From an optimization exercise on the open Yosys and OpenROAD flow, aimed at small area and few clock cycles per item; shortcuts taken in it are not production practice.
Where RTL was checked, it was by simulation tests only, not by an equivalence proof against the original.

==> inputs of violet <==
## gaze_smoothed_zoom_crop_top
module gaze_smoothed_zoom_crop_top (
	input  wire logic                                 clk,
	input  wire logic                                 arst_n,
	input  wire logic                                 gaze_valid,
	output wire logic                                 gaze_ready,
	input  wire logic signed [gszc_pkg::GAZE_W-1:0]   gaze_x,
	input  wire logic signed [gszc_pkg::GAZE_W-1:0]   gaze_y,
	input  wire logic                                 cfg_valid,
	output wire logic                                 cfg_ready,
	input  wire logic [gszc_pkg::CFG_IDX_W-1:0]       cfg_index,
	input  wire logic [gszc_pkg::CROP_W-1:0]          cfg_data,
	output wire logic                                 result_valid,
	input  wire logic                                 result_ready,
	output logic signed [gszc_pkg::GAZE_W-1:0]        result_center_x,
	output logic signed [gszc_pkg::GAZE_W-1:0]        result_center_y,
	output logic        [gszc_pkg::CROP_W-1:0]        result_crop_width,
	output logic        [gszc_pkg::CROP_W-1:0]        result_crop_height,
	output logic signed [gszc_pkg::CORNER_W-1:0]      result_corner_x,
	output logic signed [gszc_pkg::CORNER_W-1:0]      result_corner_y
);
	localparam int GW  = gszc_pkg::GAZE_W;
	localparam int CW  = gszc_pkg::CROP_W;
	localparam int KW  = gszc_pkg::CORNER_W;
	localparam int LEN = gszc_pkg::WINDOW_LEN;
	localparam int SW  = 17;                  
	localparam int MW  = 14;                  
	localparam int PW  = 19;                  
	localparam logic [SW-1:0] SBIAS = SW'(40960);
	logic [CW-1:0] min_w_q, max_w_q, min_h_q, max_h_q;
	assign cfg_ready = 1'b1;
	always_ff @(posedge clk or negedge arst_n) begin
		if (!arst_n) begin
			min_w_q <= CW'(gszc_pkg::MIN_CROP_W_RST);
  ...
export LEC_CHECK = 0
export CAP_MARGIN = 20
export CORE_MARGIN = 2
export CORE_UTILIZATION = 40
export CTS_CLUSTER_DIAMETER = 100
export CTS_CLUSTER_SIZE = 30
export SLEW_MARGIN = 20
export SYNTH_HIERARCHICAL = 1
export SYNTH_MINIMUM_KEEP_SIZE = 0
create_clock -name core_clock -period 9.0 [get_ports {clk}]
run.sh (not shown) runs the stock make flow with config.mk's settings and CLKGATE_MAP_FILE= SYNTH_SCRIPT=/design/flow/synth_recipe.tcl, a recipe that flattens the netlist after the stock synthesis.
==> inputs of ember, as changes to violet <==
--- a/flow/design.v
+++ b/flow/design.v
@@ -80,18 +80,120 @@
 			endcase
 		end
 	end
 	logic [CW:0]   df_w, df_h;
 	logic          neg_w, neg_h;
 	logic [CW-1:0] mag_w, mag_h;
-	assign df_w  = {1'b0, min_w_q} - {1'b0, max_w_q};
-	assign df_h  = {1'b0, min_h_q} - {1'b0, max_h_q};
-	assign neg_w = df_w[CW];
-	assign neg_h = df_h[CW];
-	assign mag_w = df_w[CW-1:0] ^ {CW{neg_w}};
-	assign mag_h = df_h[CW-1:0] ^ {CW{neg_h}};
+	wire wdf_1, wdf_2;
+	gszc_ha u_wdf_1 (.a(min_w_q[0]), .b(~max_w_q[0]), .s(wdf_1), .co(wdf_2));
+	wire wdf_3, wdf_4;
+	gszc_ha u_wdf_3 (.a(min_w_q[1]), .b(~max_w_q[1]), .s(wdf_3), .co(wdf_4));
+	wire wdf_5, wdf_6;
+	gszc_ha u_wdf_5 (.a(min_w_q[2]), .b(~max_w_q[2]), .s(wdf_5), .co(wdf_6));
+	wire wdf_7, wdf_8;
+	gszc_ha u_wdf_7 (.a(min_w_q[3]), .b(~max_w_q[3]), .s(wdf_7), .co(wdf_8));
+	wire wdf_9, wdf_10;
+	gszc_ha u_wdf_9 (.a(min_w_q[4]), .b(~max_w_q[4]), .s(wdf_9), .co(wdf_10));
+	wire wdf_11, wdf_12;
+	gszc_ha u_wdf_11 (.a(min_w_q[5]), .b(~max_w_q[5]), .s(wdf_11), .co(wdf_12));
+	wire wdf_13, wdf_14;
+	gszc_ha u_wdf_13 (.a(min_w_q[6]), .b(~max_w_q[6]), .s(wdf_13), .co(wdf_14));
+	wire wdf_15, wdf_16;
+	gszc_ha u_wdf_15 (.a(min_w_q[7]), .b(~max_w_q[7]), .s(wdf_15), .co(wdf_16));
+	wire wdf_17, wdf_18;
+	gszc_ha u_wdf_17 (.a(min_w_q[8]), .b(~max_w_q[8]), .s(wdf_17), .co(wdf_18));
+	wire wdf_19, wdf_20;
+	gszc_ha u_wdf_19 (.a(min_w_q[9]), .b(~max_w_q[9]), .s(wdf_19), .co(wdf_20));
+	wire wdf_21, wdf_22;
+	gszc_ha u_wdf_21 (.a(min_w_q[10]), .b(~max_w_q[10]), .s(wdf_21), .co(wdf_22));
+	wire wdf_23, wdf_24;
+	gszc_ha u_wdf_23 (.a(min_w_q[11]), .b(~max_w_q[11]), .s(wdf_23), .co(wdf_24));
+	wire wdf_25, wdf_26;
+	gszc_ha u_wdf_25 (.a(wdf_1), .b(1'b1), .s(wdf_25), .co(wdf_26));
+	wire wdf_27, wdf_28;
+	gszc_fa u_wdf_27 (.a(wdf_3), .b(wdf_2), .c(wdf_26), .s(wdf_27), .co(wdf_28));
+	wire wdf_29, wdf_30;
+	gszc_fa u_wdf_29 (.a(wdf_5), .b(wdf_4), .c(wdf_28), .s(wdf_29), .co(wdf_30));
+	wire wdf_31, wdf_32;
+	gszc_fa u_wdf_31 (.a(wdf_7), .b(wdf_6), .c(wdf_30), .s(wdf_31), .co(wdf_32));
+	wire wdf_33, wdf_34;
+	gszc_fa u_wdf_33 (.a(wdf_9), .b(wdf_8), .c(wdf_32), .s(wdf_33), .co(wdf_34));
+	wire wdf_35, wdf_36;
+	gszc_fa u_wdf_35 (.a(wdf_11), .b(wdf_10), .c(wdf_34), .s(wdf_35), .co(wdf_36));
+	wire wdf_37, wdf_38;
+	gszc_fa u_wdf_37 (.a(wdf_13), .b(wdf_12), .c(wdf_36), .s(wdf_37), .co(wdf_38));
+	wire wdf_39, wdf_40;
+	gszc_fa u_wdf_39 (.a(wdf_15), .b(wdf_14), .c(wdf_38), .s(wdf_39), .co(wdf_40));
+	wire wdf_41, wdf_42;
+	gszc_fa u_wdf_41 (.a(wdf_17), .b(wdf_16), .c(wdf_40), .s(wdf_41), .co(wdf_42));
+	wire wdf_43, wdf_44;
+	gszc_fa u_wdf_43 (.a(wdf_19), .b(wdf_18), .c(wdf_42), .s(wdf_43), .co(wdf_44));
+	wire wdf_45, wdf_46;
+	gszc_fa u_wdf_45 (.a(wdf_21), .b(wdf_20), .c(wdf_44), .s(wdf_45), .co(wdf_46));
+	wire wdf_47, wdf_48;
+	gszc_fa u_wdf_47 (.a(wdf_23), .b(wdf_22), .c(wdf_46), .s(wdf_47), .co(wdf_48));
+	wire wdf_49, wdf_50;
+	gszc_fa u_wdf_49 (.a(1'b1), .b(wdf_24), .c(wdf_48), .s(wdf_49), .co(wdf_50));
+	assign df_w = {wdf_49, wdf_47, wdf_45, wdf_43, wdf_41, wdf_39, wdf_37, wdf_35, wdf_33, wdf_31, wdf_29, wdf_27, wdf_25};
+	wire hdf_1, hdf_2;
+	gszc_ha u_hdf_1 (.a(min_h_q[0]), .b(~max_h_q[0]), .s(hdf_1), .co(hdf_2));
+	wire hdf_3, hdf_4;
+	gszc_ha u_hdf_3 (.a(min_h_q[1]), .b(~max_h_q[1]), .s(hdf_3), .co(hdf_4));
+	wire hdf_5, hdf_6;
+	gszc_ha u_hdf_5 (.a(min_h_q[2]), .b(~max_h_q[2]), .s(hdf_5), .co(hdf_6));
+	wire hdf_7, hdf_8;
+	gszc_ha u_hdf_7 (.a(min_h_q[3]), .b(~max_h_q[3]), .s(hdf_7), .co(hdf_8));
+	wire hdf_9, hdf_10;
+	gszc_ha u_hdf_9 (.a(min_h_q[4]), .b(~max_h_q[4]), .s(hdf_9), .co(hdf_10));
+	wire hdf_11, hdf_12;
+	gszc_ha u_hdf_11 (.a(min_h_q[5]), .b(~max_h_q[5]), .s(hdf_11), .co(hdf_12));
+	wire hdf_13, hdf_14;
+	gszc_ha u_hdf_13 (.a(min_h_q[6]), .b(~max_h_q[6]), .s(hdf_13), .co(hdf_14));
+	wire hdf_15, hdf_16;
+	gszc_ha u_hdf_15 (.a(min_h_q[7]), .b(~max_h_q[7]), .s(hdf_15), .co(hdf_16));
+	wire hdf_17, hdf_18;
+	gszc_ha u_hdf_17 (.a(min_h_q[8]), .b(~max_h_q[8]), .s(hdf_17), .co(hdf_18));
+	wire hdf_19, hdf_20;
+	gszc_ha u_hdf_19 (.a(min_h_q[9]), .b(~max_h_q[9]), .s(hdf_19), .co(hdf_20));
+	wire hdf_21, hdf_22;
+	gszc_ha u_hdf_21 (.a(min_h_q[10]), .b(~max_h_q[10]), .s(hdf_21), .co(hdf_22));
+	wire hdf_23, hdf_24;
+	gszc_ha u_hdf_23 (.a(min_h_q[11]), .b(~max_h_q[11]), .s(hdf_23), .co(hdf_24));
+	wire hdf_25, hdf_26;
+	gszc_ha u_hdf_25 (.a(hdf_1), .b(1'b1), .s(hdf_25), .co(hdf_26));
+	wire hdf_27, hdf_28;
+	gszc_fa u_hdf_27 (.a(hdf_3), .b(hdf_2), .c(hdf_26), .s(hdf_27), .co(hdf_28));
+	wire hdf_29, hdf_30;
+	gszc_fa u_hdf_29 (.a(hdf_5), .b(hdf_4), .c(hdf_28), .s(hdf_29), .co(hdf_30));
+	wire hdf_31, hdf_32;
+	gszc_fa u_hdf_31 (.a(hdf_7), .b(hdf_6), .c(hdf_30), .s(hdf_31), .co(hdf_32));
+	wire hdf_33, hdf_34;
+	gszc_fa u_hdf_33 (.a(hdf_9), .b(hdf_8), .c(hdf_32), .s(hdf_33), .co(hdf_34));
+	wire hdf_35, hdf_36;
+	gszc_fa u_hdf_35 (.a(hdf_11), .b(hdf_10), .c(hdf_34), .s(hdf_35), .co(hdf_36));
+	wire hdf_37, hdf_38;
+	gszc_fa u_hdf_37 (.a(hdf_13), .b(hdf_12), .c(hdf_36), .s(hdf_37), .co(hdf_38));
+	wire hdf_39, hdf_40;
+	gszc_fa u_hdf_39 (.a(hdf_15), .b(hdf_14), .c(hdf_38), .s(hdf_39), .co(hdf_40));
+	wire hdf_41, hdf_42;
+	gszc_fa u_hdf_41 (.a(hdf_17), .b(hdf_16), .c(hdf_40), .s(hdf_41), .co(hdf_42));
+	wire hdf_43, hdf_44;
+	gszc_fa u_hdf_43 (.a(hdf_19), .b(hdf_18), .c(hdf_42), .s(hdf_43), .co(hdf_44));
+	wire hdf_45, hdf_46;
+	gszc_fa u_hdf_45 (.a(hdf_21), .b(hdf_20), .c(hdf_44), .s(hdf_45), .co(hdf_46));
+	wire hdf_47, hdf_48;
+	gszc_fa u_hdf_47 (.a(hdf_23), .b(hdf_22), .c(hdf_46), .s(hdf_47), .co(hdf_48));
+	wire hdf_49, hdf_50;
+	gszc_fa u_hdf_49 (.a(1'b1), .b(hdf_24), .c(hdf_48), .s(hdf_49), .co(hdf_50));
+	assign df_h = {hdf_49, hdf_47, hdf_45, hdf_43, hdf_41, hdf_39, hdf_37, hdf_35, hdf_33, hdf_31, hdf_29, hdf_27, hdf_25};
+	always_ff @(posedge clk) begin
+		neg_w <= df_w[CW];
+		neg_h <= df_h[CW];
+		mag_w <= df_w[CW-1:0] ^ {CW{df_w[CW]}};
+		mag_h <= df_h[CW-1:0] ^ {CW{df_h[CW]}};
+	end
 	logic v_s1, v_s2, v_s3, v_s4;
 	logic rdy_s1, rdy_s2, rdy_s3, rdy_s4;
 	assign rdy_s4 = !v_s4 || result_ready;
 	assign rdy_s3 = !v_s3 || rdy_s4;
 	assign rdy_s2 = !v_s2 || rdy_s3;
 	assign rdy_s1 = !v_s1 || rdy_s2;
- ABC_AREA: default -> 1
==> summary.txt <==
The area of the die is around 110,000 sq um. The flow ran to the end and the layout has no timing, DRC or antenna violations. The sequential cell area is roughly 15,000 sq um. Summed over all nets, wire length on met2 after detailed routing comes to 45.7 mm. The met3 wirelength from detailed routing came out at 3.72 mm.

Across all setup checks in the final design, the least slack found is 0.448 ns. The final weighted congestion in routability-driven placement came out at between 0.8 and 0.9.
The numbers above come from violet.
──────
Please retype, with no changes, the lines that run from the first line of the entries to the line with "wire logic [gszc_pkg::CFG_IDX_W-1:0]", both ends included.

Task result:
From an optimization exercise on the open Yosys and OpenROAD flow, aimed at small area and few clock cycles per item; shortcuts taken in it are not production practice.
Where RTL was checked, it was by simulation tests only, not by an equivalence proof against the original.

==> inputs of violet <==
## gaze_smoothed_zoom_crop_top
module gaze_smoothed_zoom_crop_top (
	input  wire logic                                 clk,
	input  wire logic                                 arst_n,
	input  wire logic                                 gaze_valid,
	output wire logic                                 gaze_ready,
	input  wire logic signed [gszc_pkg::GAZE_W-1:0]   gaze_x,
	input  wire logic signed [gszc_pkg::GAZE_W-1:0]   gaze_y,
	input  wire logic                                 cfg_valid,
	output wire logic                                 cfg_ready,
	input  wire logic [gszc_pkg::CFG_IDX_W-1:0]       cfg_index,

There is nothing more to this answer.